RECORDS Start Marker

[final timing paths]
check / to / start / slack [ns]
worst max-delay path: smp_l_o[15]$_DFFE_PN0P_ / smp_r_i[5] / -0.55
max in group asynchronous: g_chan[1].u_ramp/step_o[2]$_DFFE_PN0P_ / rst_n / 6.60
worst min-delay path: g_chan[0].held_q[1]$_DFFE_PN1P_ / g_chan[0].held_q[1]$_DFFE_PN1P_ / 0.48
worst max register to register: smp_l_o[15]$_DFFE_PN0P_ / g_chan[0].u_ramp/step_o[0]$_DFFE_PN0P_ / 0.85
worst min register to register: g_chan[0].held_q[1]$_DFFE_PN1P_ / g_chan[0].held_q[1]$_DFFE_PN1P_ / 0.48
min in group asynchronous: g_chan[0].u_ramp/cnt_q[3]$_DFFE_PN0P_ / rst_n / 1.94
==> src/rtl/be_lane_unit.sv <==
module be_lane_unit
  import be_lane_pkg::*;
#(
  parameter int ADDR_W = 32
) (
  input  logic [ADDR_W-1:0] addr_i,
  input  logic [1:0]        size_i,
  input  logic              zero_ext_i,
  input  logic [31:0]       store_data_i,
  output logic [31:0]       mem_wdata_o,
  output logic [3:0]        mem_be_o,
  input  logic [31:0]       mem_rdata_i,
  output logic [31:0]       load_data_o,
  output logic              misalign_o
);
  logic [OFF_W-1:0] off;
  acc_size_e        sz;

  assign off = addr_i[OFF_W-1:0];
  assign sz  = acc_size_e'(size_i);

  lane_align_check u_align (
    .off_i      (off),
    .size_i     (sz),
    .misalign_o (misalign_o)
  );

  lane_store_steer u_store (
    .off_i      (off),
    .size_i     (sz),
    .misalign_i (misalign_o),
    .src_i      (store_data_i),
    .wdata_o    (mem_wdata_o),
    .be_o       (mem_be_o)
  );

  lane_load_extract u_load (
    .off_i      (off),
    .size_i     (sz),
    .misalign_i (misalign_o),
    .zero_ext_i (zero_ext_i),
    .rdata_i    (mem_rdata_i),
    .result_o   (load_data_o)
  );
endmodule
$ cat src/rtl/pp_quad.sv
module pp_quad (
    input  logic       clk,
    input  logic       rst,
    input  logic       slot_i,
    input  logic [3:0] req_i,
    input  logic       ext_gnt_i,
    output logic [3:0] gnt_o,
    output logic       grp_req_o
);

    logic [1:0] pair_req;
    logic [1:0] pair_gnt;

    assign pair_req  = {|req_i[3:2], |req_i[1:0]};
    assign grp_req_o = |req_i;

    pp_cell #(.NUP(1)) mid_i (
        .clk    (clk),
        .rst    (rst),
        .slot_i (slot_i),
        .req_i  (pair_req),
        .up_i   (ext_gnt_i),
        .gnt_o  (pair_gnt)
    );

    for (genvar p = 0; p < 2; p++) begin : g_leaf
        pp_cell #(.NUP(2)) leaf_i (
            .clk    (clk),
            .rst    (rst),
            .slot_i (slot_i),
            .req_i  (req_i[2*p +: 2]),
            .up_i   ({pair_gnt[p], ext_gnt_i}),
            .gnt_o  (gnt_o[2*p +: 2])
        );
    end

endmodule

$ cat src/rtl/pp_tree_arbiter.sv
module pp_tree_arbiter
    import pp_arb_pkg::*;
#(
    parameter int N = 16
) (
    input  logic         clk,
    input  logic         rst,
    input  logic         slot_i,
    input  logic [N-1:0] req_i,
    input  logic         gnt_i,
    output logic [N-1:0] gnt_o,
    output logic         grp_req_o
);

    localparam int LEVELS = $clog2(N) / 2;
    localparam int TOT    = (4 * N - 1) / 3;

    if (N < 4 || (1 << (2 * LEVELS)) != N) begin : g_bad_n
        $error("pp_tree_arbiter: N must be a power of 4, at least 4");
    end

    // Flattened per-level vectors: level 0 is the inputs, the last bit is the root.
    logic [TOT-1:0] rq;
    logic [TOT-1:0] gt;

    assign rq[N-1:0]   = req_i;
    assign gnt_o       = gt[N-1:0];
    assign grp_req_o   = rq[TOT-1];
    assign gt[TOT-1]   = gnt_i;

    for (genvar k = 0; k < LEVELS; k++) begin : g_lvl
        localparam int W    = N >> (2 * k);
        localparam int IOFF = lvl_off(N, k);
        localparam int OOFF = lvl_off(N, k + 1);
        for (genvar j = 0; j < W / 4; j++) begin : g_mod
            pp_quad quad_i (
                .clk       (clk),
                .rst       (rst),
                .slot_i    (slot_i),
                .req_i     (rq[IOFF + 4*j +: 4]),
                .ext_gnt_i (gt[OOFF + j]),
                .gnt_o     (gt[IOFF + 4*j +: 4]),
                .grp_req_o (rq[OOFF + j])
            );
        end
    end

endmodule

RECORDS End Marker

### WHAT TO PRODUCE
From the entries above, restate word for word the lines from the line containing "worst max register" to the line containing "worst min register", both ends included, and nothing more.

### WRITTEN RESPONSE
worst max register to register: smp_l_o[15]$_DFFE_PN0P_ / g_chan[0].u_ramp/step_o[0]$_DFFE_PN0P_ / 0.85
worst min register to register: g_chan[0].held_q[1]$_DFFE_PN1P_ / g_chan[0].held_q[1]$_DFFE_PN1P_ / 0.48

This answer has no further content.